Task brief: Only one stretch of the data below should be repeated: the lines from the line containing "cells | 0 | unchanged |" through the line containing "path | 1 | -1 |", inclusive, exactly as they are.

Records provided:

■ ■ ■

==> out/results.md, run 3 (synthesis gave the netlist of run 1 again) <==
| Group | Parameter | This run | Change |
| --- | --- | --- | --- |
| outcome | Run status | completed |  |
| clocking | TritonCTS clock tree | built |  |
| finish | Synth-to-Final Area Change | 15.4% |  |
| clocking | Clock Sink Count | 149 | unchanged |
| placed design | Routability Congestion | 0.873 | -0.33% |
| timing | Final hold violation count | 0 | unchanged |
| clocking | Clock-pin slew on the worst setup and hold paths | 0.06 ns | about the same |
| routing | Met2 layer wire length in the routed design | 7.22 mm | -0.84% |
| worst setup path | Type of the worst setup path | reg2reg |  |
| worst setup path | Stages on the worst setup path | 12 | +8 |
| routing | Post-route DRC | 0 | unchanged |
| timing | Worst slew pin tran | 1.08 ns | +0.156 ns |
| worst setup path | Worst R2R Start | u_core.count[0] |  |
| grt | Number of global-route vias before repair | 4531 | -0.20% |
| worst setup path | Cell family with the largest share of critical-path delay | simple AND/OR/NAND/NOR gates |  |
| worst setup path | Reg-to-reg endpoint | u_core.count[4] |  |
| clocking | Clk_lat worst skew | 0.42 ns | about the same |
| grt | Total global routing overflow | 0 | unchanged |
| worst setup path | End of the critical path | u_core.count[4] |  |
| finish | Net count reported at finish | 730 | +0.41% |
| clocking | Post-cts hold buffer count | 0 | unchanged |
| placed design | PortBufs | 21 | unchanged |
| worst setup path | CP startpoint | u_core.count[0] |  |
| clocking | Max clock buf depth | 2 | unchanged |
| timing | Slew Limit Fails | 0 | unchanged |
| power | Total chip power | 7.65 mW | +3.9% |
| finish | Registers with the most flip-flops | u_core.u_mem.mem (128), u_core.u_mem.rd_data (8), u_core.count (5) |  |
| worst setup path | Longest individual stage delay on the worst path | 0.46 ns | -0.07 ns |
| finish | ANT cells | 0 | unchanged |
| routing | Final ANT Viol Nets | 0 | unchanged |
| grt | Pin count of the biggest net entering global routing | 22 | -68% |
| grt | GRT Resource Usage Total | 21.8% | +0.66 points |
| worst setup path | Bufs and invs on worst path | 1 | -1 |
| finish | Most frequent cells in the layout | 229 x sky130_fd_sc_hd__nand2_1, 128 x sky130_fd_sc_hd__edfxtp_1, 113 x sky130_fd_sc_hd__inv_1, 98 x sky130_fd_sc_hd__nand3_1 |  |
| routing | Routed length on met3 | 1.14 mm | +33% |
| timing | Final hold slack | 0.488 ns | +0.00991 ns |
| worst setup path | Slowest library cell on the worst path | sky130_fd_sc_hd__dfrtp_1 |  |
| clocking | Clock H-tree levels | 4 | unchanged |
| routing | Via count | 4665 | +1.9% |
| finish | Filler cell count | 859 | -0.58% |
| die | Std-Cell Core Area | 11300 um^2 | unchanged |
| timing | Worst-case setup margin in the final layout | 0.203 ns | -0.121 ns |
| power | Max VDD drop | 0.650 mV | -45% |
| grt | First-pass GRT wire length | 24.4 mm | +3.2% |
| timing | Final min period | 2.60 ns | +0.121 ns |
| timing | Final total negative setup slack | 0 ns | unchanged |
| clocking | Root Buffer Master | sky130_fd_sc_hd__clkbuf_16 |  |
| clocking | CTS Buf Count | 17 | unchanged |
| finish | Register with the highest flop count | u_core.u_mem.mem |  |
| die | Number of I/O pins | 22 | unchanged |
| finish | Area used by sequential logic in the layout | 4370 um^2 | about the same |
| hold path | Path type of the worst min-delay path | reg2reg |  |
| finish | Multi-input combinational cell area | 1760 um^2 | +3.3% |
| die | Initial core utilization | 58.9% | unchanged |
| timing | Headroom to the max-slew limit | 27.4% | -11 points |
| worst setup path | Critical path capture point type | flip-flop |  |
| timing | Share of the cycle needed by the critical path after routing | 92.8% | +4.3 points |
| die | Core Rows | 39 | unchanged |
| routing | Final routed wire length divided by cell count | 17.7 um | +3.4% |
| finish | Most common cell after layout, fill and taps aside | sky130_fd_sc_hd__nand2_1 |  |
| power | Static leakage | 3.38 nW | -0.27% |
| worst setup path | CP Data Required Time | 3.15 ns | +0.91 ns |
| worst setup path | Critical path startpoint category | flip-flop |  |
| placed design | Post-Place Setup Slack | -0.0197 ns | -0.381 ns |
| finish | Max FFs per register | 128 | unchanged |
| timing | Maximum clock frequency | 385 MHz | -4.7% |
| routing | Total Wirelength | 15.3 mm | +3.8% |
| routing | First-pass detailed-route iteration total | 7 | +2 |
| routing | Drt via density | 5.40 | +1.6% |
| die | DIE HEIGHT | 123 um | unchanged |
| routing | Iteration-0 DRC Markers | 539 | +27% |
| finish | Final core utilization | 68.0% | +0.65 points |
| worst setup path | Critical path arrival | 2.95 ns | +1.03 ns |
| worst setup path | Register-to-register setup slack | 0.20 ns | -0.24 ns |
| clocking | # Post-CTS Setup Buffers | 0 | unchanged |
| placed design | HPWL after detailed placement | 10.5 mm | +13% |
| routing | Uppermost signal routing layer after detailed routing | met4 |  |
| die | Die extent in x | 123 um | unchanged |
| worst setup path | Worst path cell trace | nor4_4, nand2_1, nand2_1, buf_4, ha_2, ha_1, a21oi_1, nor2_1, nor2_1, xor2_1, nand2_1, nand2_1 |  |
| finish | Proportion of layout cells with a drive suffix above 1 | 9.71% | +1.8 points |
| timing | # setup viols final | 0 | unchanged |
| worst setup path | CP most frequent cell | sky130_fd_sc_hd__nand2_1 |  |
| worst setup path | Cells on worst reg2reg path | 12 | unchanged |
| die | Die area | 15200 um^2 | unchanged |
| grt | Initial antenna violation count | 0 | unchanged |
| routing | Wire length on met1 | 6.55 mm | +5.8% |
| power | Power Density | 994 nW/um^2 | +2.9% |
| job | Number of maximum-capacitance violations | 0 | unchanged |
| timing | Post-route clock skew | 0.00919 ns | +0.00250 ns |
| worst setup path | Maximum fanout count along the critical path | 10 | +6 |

■ ■ ■

Output:
| finish | ANT cells | 0 | unchanged |
| routing | Final ANT Viol Nets | 0 | unchanged |
| grt | Pin count of the biggest net entering global routing | 22 | -68% |
| grt | GRT Resource Usage Total | 21.8% | +0.66 points |
| worst setup path | Bufs and invs on worst path | 1 | -1 |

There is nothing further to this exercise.